Before having a child, I had a completely different perspective on basically everything. I mean, you can’t truly understand the monumental responsibility of raising a child (or the fears and worries that come up) until you have one, so I don’t know who I thought I was judging other women.
This new little being requires every bit of your attention and they don’t care whether or not it’s 2 a.m. — they’re hungry and they need to eat now or they just want to be held. And you can’t blame them — they’re these innocent little beings who need you to survive. And when you’re the one breastfeeding, it all falls on you. Sure, I did pump so my wife could give our baby a bottle sometimes, but that’s time-consuming as well.
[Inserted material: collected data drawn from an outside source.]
### config.mk
export PLATFORM = sky130hd
export DESIGN_NAME = id_ex_stage
export DESIGN_NICKNAME = d
export VERILOG_FILES = /design/src/rtl/id_ex_stage.sv
export SDC_FILE = /design/constraint.sdc
export NUM_CORES = 1
export LEC_CHECK = 0
export ABC_AREA = 1
export CORE_MARGIN = 1.5
export CORE_UTILIZATION = 45
export CTS_CLUSTER_SIZE = 10
export DETAILED_ROUTE_END_ITERATION = 8
export GPL_ROUTABILITY_DRIVEN = 1
export PLACE_DENSITY = 0.9
export SLEW_MARGIN = 20
export SYNTH_ARGS = -nofsm -noshare
export SYNTH_HDL_FRONTEND = slang
export SYNTH_SLANG_ARGS = --single-unit
### constraint.sdc
create_clock -name clk -period 7.25 [get_ports clk]
set_input_delay 0.725 -clock clk [delete_from_list [all_inputs] [get_ports clk]]
set_output_delay 0.725 -clock clk [all_outputs]
set_load 0.05 [all_outputs]
### src/rtl/id_ex_stage.sv
// ID/EX pipeline register with load-use hazard detection, flush squashing
// and saturating stall/flush event counters.
module id_ex_stage #(
    parameter int CNT_W = 16
) (
    input  logic             clk,
    input  logic             reset,
    input  logic             id_valid,
    input  logic             id_regWr,
    input  logic             id_memToReg,
    input  logic             id_memWr,
    input  logic             id_usesRt,
    input  logic [4:0]       id_rs,
    input  logic [4:0]       id_rt,
    input  logic [4:0]       id_rd,
    input  logic [31:0]      id_rsData,
    input  logic [31:0]      id_rtData,
    input  logic [31:0]      id_imm,
    input  logic [2:0]       id_aluOp,
    input  logic             ex_flush,
    output logic             ex_valid,
    output logic             ex_regWr,
    output logic             ex_memToReg,
    output logic             ex_memWr,
    output logic [4:0]       ex_rs,
    output logic [4:0]       ex_rt,
    output logic [4:0]       ex_rd,
    output logic [31:0]      ex_rsData,
    output logic [31:0]      ex_rtData,
    output logic [31:0]      ex_imm,
    output logic [2:0]       ex_aluOp,
    output logic             stall,
    output logic [CNT_W-1:0] stallCount,
    output logic [CNT_W-1:0] flushCount
);

    typedef struct packed {
        logic        valid;
        logic        reg_wr;
        logic        mem_to_reg;
        logic        mem_wr;
        logic [4:0]  rs;
        logic [4:0]  rt;
        logic [4:0]  rd;
        logic [31:0] rs_data;
        logic [31:0] rt_data;
        logic [31:0] imm;
        logic [2:0]  alu_op;
    } ex_stage_t;

    localparam logic [CNT_W-1:0] CNT_MAX = {CNT_W{1'b1}};

    ex_stage_t        ex_d, ex_q;
    logic [CNT_W-1:0] stall_cnt_d, stall_cnt_q;
    logic [CNT_W-1:0] flush_cnt_d, flush_cnt_q;
    logic             hazard;
    logic             bubble;

    // A load in EX whose destination feeds the decoding instruction must wait
    // one cycle; $zero never carries a real dependency.
    assign hazard = id_valid & ex_q.valid & ex_q.mem_to_reg & (ex_q.rd != 5'd0) &
                    ((id_rs == ex_q.rd) | (id_usesRt & (id_rt == ex_q.rd)));

    // The flushed instruction is squashed anyway, so holding it would be wasted.
    assign stall  = hazard & ~ex_flush;
    assign bubble = ex_flush | hazard | ~id_valid;

    always_comb begin
        // NOTE: every combinational output gets a default first so no path
        // through the block leaves it unassigned and infers a latch.
        ex_d        = '0;
        stall_cnt_d = stall_cnt_q;
        flush_cnt_d = flush_cnt_q;

        if (!bubble) begin
            ex_d.valid      = 1'b1;
            ex_d.reg_wr     = id_regWr;
            ex_d.mem_to_reg = id_memToReg;
            ex_d.mem_wr     = id_memWr;
            ex_d.rs         = id_rs;
            ex_d.rt         = id_rt;
            ex_d.rd         = id_rd;
            ex_d.rs_data    = id_rsData;
            ex_d.rt_data    = id_rtData;
            ex_d.imm        = id_imm;
            ex_d.alu_op     = id_aluOp;
        end

        if (stall && (stall_cnt_q != CNT_MAX)) begin
            stall_cnt_d = stall_cnt_q + 1'b1;
        end
        if (ex_flush && id_valid && (flush_cnt_q != CNT_MAX)) begin
            flush_cnt_d = flush_cnt_q + 1'b1;
        end
    end

    // NOTE: state registers use non-blocking assignments so every flop samples
    // its pre-edge inputs, independent of statement order.
    always_ff @(posedge clk or posedge reset) begin
        if (reset) begin
            ex_q        <= '0;
            stall_cnt_q <= '0;
            flush_cnt_q <= '0;
        end else begin
            ex_q        <= ex_d;
            stall_cnt_q <= stall_cnt_d;
            flush_cnt_q <= flush_cnt_d;
        end
    end

    assign ex_valid    = ex_q.valid;
    assign ex_regWr    = ex_q.reg_wr;
    assign ex_memToReg = ex_q.mem_to_reg;
    assign ex_memWr    = ex_q.mem_wr;
    assign ex_rs       = ex_q.rs;
    assign ex_rt       = ex_q.rt;
    assign ex_rd       = ex_q.rd;
    assign ex_rsData   = ex_q.rs_data;
    assign ex_rtData   = ex_q.rt_data;
    assign ex_imm      = ex_q.imm;
    assign ex_aluOp    = ex_q.alu_op;
    assign stallCount  = stall_cnt_q;
    assign flushCount  = flush_cnt_q;

endmodule

==> flow_summary.ini, run 1 <==
[power_and_ir_drop]
ir_drop_uv = 160
power_density_nw_per_um2 = 236
p_leak_nw = 4.87

[status]
status = finished, final reports clean

[yosys]
ys.flop_type = dfrtp_1
synth_top_family_by_area = simple AND/OR/NAND/NOR gates
syn_nets = 776
postSynthCellCount = 652
synth_edf_count = 0
netlist_top_cells_count = dfrtp_1, inv_1, nor2_1
ys_seq_area_frac = 0.635
syn_area_per_cell_um2 = 9.06
synth_seq_cells = 150
synth_fa_ha_area_frac = 0.00423
synth.area.top_cells = dfrtp_1, inv_1, nor2_1
synth_top_cell_area_share = 0.635
muxShareOfSynthArea = 0
synth.largest_area_cell = dfrtp_1
yosys.area_share.simple = 0.208
yosysMostFrequentCell = dfrtp_1
synth-xor-area-share = 0.0341
postSynth.asyncResetShare = 1.00
ys_types = 24
synth_compound_area_frac = 0.00635
yosysWarnings = 0
synth_area_um2 = 5910

[hold_path]
min_path_type = reg -> reg

[floorplanning]
die_w_um = 118
core_um2 = 12700
dieArea_um2 = 13800
ioPinCount = 273
start_util = 0.464
rows = 41
die_h_um = 118

[critical_path]
path_class = in -> out
end_kind = output port
cp_max_fo = 3
arrival_ps = 2920
critPathLaunchType = input port
critPathRequiredTime_ps = 6520

[global_route]
grt_max_degree = 81
grt_usage = 0.253
grt_pass1_vias = 5281
antenna_found_initial = 1
grt_overflow = 0
grt_pass1_wl_um = 26800

[cells_and_area]
finish.instance_area_um2 = 9380
finalNetCount = 1054
regArea_um2 = 3750
multiInputGateArea_um2 = 1510
areaGrowthSynthToFinish_pct = 58.7
drive_gt1_frac = 0.0488
final.fill_count = 860

[place]
place_hpwl_um = 12500
placed_area_um2 = 8780
place_congestion = 0.824
port_buffers = 272

[sta]
setup_tns_ps = 0
tightest_slew_ps = 730
period_needed_ps = 3640
maxSlewViolCount = 0
timing.fmax_mhz = 275
slew-limit-headroom = 0.513
finalHoldViolCount = 0
finalSetupViolCount = 0
rsz0062_at_grt = no
period_share = 0.502
clock_skew_ps = 8.43

[clock_network]
clk_pin_slew_ps = 60
postCtsHoldBufs = 0
root_buffer = clkbuf_16
cts_buffers = 17
clock_path_buffers = 2
cts_resized = 0
cts_tree = done
cts_setup_buffers = 0
htreeDepth = 4
cts.sinks = 150
clock_latency_ps = 420

[drt]
remaining_drc_errors = 0
drtPass1Iterations = 5
drt-initial-drc-count = 400
viasPerCell = 4.61
route.vias.total = 5136
ant_nets = 0
routedWlPerCell_um = 15.2
finalWirelength_um = 17000

[run]
max_cap_violations = 0
==> metrics by stage <==
step / cells / util / power, mW / setup WS (ps) / hold WS (ps)
floorplan: 652 / - / 1.15 / 2490 / 761
global placement: 1083 / 0.690 / 1.32 / 3710 / 479
detailed placement: 1083 / 0.690 / 1.33 / 3670 / 491
CTS: 1114 / 0.737 / 2.23 / 3630 / 505
global route: 1114 / 0.737 / 2.29 / 3530 / 536
finish: 1115 / 0.737 / 2.21 / 3610 / 503
==> cell usage in the layout, fill, tap and decap left out, drive strengths merged, types with 6 or more instances in the layout <==
cell type | synthesis | routed
inv | 149 | 150
nand4 | 6 | 6
xnor2 | 9 | 9
nor3 | 7 | 7
clkbuf | 0 | 19
nand2 | 132 | 132
xor2 | 14 | 14
clkdlybuf4s50 | 0 | 272
dfrtp | 150 | 150
nand3 | 15 | 15
nor2 | 143 | 143
==> kinds of logic after synthesis <==
logic type      after synthesis
fa+ha+maj                     2
simple gates                306
xor+xnor                     23
flops                       150
compound gates                7
buf+inv                     164
==> worst paths after layout <==
| kind | endpoint | start | cells after the start | slack, ps |
|---|---|---|---|---|
| max | stall | id_rt[4] | 10 | 3610 |
| max in group asynchronous | stallCount[7]$_DFFE_PP0P_ | reset | 3 | 5360 |
| min reg2reg | flushCount[15]$_DFFE_PP0P_ | flushCount[15]$_DFFE_PP0P_ | 2 | 500 |
| min in group asynchronous | ex_memWr$_DFF_PP0_ | reset | 2 | 760 |
| max reg2reg | ex_rsData[2]$_DFF_PP0_ | ex_rd[2]$_DFF_PP0_ | 10 | 4640 |
| min | flushCount[15]$_DFFE_PP0P_ | flushCount[15]$_DFFE_PP0P_ | 2 | 500 |
==> area by class of cell <==
type                       count  area share
clock buffer                  19      0.0472
timing repair buffer         274       0.292
tap                          172      0.0229
sequential                   150       0.400
inverter                     149      0.0602
multi-input combinational    338       0.161
antenna                        1    0.000267
clock inverter                12      0.0164
==> metal layers <==
metal	vias up	share of wire	global-route usage
met1	2449	0.35	0.253
met5	-	0	0
li1	2413	-	-
met3	47	0.077	0.0974
met4	0	0.040	0.127
met2	227	0.53	0.458
==> flip-flops by register name, summed over array words and instances, names as in the netlist <==
| name | count |
|---|---|
| ex_imm | 32 |
| ex_rsData | 32 |
| ex_rtData | 32 |
| flushCount | 16 |
| stallCount | 16 |
| ex_rd | 5 |
| ex_rs | 5 |
| ex_rt | 5 |
| ex_aluOp | 3 |
| ex_memToReg | 1 |
| ex_memWr | 1 |
| ex_regWr | 1 |
| ex_valid | 1 |
==> worst max-delay path, cell delays in order <==
cell and delay (ps):
clkdlybuf4s50_1 490, inv_1 60, nand2_1 50, nand2_1 110
nor2_1 110, nand3_1 140, nand2_1 150, nand3_1 150
inv_1 110, clkdlybuf4s50_1 810
==> report_power, final <==
group,total [mW],switching (mW),internal [mW]
combinational,0.409,0.255,0.154
sequential,0.911,0.0324,0.879
clock,0.890,0.341,0.548
Note: power is estimated with default switching activity, not from simulation.
==> inputs of run 2 (changes only) <==
CORE_UTILIZATION = 41   (was 45)
PLACE_DENSITY = 0.84   (was 0.9)
clock period = 3.4 ns   (was 7.25 ns; I/O delays follow)
==> run 2 against run 1 <==
  * Clock skew shrank 1.2 ps
  * Sequential power rose by 110%
  * Critical path depth decreased by 1
  * Wire length shrank 8.1%
  * Count of clock-buffer cells in the layout rose by 1
  * Combinational power is 110% higher
  * Die area grew 9.5%
  * First-iteration DRC count fell by 26%
==> flow_summary.ini, run 2 (synthesis results as in run 1) <==
[global_route]
grt_pass1_wl_um = 24600
grt_max_degree = 151
busiest_layer = met2
grt_overflow = 0
grt_pass1_vias = 4932
antenna_found_initial = 0
use_met3 = 0.105
grt_usage = 0.216
grt_util_met1 = 0.228
use_met2 = 0.379

[sta]
period_needed_ps = 2750
period_share = 0.810
finalSetupViolCount = 0
timing.fmax_mhz = 363
setup_tns_ps = 0
slew-limit-headroom = 0.423
rsz0062_at_grt = no
finalHoldViolCount = 0
tightest_slew_ps = 865
clock_skew_ps = 7.24
maxSlewViolCount = 0

[critical_path]
critPathRequiredTime_ps = 3060
end_kind = output port
critPathLaunchType = register
arrival_ps = 2410
r2r_cells = 8
cp_max_fo = 5
path_class = reg -> out

[drt]
drt-initial-drc-count = 297
remaining_drc_errors = 0
finalWirelength_um = 15600
viasPerCell = 4.45
routedWlPerCell_um = 13.9
ant_nets = 0
drtPass1Iterations = 4
route.vias.total = 5001

[floorplanning]
dieArea_um2 = 15100
die_w_um = 123
ioPinCount = 273
rows = 43
core_um2 = 14000
start_util = 0.422
die_h_um = 123

[power_and_ir_drop]
pwr-share-comb = 0.184
intPower_mw = 3.38
p_switching_mw = 1.31
power_density_nw_per_um2 = 498
p_leak_nw = 4.89
swShare = 0.280
pwr-share-seq = 0.415
ir_drop_uv = 312
power_frac_clock = 0.402

[run]
max_cap_violations = 0

[cells_and_area]
drive_gt1_frac = 0.0498
finalNetCount = 1056
n_antenna_cell = 0
areaGrowthSynthToFinish_pct = 59.5
final_cells = 1124
layout_common_cells = clkdlybuf4s50_1, dfrtp_1, inv_1
final_common_cell = clkdlybuf4s50_1
final.fill_count = 1084

[clock_network]
cts_setup_buffers = 0
cts_resized = 0
cts_buffers = 17
clock_path_buffers = 2
postCtsHoldBufs = 0
cts.sinks = 150
clock_latency_ps = 410
clk_pin_slew_ps = 60
root_buffer = clkbuf_16
cts_tree = done
htreeDepth = 4

[place]
place_hpwl_um = 11500
port_buffers = 272
place_inst = 1093
place_congestion = 0.867

[hold_path]
min_path_type = in -> reg
holdPathStages = 3

[status]
status = finished, final reports clean
-- run 2: changes by cell type in the layout (fill, tap and decap cells not counted), sizes merged --
| cell | delta |
|---|---|
| clkbuf | +1 |
| buf | +2 |
| diode | -1 |
| clkinv | -1 |
-- run 2: area by class of cell --
cell class / count / area [µm²] / area share
multi-input combinational: 338 / 1510 / 0.160
tap: 180 / 225 / 0.0239
sequential: 150 / 3750 / 0.398
inverter: 149 / 563 / 0.0598
clock inverter: 11 / 150 / 0.0159
clock buffer: 20 / 447 / 0.0474
timing repair buffer: 276 / 2780 / 0.295
-- run 2: worst max-delay path: stages (launching register included) --
cell             delay, ps
dfrtp_1                460
inv_2                   60
nand2_1                 60
nand2_1                 50
nor2_1                  80
nand3_1                 80
nand2_1                170
nand3_1                170
inv_1                   80
clkdlybuf4s50_1        800
-- run 2: final timing paths --
path / startpoint / end / slack [ps]
worst min-delay path: id_imm[10] / ex_imm[10]$_DFF_PP0_ / 440
worst min register to register: flushCount[15]$_DFFE_PP0P_ / flushCount[15]$_DFFE_PP0P_ / 510
worst max register to register: ex_rd[2]$_DFF_PP0_ / ex_rtData[0]$_DFF_PP0_ / 1420
worst max-delay path: ex_rd[4]$_DFF_PP0_ / stall / 650
min in group asynchronous: reset / stallCount[1]$_DFFE_PP0P_ / 460
max in group asynchronous: reset / flushCount[2]$_DFFE_PP0P_ / 2230
-- run 2: stage by stage --
stage	instance area (µm²)	setup slack [ps]	utilization	power, mW	hold WS, ps
after global routing	9420	511	0.674	4.89	428
after global placement	8830	703	0.631	2.83	497
after CTS	9420	602	0.674	4.75	415
final	9420	647	0.674	4.69	437
after detailed placement	8830	661	0.631	2.84	497
after floorplan	5910	1170	-	2.45	446
-- run 2: power by group through the flow --
| stage | Sequential (mW) | Clock [mW] | Combinational (mW) |
|---|---|---|---|
| floorplan | 2.28 | 0 | 0.172 |
| global placement | 1.97 | 0 | 0.855 |
| detailed placement | 1.98 | 0 | 0.863 |
| CTS | 1.95 | 1.93 | 0.872 |
| global route | 1.96 | 2.01 | 0.921 |
| finish | 1.95 | 1.88 | 0.862 |
-- run 2: per-layer routing --
metal / vias up / wire [µm]
met3: 20 / 1640
met5: - / 0
li1: 2417 / -
met4: 0 / 256
met2: 209 / 8220
met1: 2355 / 5500
==> inputs of run 3 (changes only) <==
clock period = 2.7 ns   (was 3.4 ns; I/O delays follow)
==> run 3 against run 2 <==
  * Power grew 21%
  * Global-route usage fell by 0.46 points
  * Critical path depth unchanged
  * Worst hold slack got worse by 65 ps
  * Sequential power grew 26%
  * First-iteration DRC count shrank 22%
  * Cell area fell by 0.29%
  * Count of clock-buffer cells in the layout is 2 higher
  * Combinational power increased by 26%
  * Clock skew is 1.6 ps higher
==> flow_summary.ini, run 3 (synthesis results as in run 1) <==
[status]
status = finished, final reports clean

[sta]
slew-limit-headroom = 0.471
maxSlewViolCount = 0
fin_hold_ws_ps = 373
finalSetupViolCount = 0
setup_tns_ps = 0
tightest_slew_ps = 793
rsz0062_at_grt = no
period_needed_ps = 2060
timing.fmax_mhz = 484
clock_skew_ps = 8.83
period_share = 0.765
finalHoldViolCount = 0

[critical_path]
reg2reg_slack_ps = 850
critPathRequiredTime_ps = 2430
cp_max_fo = 4
end_kind = output port
arrival_ps = 1790
r2r_cells = 7
path_class = reg -> out
critPathLaunchType = register

[floorplanning]
die_h_um = 123
core_um2 = 14000
rows = 43
dieArea_um2 = 15100
start_util = 0.422
die_w_um = 123
ioPinCount = 273

[global_route]
grt_pass1_vias = 5063
grt_overflow = 0
grt_pass1_wl_um = 24300
grt_max_degree = 151
grt_usage = 0.212
antenna_found_initial = 0

[clock_network]
root_buffer = clkbuf_16
cts_buffers = 17
htreeDepth = 4
clock_path_buffers = 2
clk_pin_slew_ps = 60
cts.sinks = 150
postCtsHoldBufs = 0
clock_latency_ps = 410
cts_setup_buffers = 0
cts_resized = 0
cts_tree = done

[drt]
finalWirelength_um = 15500
remaining_drc_errors = 0
ant_nets = 0
viasPerCell = 4.41
routedWlPerCell_um = 13.8
route.vias.total = 4960
drt-initial-drc-count = 232
drtPass1Iterations = 5

[cells_and_area]
final_cells = 1125
layout_common_cells = clkdlybuf4s50_1, dfrtp_1, inv_1
final_common_cell = clkdlybuf4s50_1
n_antenna_cell = 0
finalNetCount = 1056
finish.instance_area_um2 = 9400
areaGrowthSynthToFinish_pct = 59.0
drive_gt1_frac = 0.0519
final.fill_count = 1076

[place]
placed_area_um2 = 8850
place_inst = 1093
port_buffers = 272
place_congestion = 0.875
place_hpwl_um = 11500

[power_and_ir_drop]
pwr-share-comb = 0.192
swShare = 0.292
intPower_mw = 4.03
p_total_mw = 5.69
power_density_nw_per_um2 = 606
p_leak_nw = 4.87
p_switching_mw = 1.66
ir_drop_uv = 452
pwr-share-seq = 0.430
power_frac_clock = 0.378

[hold_path]
min_path_type = in -> reg
holdPathStages = 3

[run]
max_cap_violations = 0
-- run 3: cell types whose count changed in the layout (fill, tap and decap cells not counted), sizes merged --
cell / delta
buf: +1
clkinvlp: +1
clkinv: +1
clkbuf: +2
clkdlybuf4s50: -1
bufinv: -3
-- run 3: cell type report --
cell class              count  area, µm²  area share
clock buffers              22        474      0.0505
clock inverters            10       72.6     0.00772
inverters                 149        563      0.0599
multi-input cells         338       1510       0.160
flip-flops and latches    150       3750       0.400
well taps                 180        225      0.0240
repair buffers            276       2800       0.298
-- run 3: final timing paths --
kind | start | to
setup / recovery | ex_rd[1]$_DFF_PP0_ | stall
hold / removal | id_rd[2] | ex_rd[2]$_DFF_PP0_
setup reg to reg | stallCount[0]$_DFFE_PP0P_ | stallCount[4]$_DFFE_PP0P_
hold reg to reg | flushCount[15]$_DFFE_PP0P_ | flushCount[15]$_DFFE_PP0P_
max in group asynchronous | reset | ex_rsData[8]$_DFF_PP0_
min in group asynchronous | reset | stallCount[1]$_DFFE_PP0P_
-- run 3: power by group through the flow --
| stage | registers (mW) | logic, mW | clock network (mW) |
|---|---|---|---|
| after detailed placement | 2.49 | 1.10 | 0 |
| final | 2.45 | 1.09 | 2.15 |
| after floorplan | 2.87 | 0.216 | 0 |
| after CTS | 2.45 | 1.10 | 2.21 |
| after global routing | 2.46 | 1.17 | 2.31 |
| after global placement | 2.48 | 1.08 | 0 |
-- run 3: worst max-delay path, stage by stage (launching register included) --
cell	delay, ps
dfrtp_1	410
inv_1	100
nand2_1	60
nand2_1	50
nor2_1	100
nand3_1	80
nand2_1	130
nand3_1	170
inv_1	150
buf_12	150
-- run 3: per-layer routing --
metal / up-vias / share of wire / global-route usage
met2: 197 / 0.53 / 0.374
met1: 2311 / 0.35 / 0.221
met5: - / 0 / 0
met4: 0 / 0.022 / 0.0848
met3: 26 / 0.097 / 0.0909
li1: 2426 / - / -
-- run 3: per-stage QoR --
| stage | util | setup WS [ps] |
|---|---|---|
| floorplan | - | 541 |
| detailed placement | 0.633 | 575 |
| CTS | 0.672 | 592 |
| global placement | 0.633 | 591 |
| finish | 0.672 | 635 |
| global route | 0.672 | 456 |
You also can’t comprehend the anxiety that arises when you go home with this little being knowing that it’s entire health and existence relies solely on you (and your partner, family, etc.). And then, as they grow, new worries come up. But no matter what is going on, breastfeeding is a way to, in a way, protect your child. It allows you to pass on antibodies and give a balanced nutritional diet to your child. And to top it off, according to Mayo Clinic, extended breastfeeding (nursing past the one year mark) “has been shown to reduce the risk of breast cancer, ovarian cancer, rheumatoid arthritis, high blood pressure, heart disease and diabetes.” With so many things in life that you can’t control, why wouldn’t a mother want to breastfeed as long as possible?
The struggles we had nursing, coupled with my anxiety, made things really hard for me. I was totally judging myself — saying that I wasn’t good enough, blaming myself for Parker not being able to fully nurse each session, that his health would be compromised — and it wasn’t anyone’s fault. It’s just hard.
Both of our bodies were adapting to something completely new and foreign. Of course, there would be bumps in the road. But my anxiety had me catastrophizing everything. I found myself desperate to breastfeed because I didn’t want Parker having formula even though there’s nothing wrong with it. (I had a combo of breastmilk and formula as a baby and I turned out pretty great!)
I had it stuck in my head that breastfeeding was the only way, and a big part of this is the pressure that society places on us, as well as the pressure we women place on ourselves to be the “perfect mother.” We put our children first, sometimes to the detriment of ourselves because we just want the very best for our children. I’m totally guilty of this. I need to remind myself that sometimes the best for my child is me taking care of me. But I digress …
Traveling forward in time, my commitment to exclusively breastfeeding, despite how hard I was on me, paid off. Parker is almost 13 months and we’re still going strong, and I can’t imagine stopping. I eventually will because I want to stop before we have another baby (I know you can continue to breastfeed while you’re pregnant, I am, however, choosing not to).
So here I am, that mom with a toddler who is walking around and yet still nursing. He doesn’t seem to have any interest in stopping our current 2-3 sessions per day, and neither do I.
So I leave you with this … are you really in a position to judge another woman’s choices, especially those regarding her and her child’s body?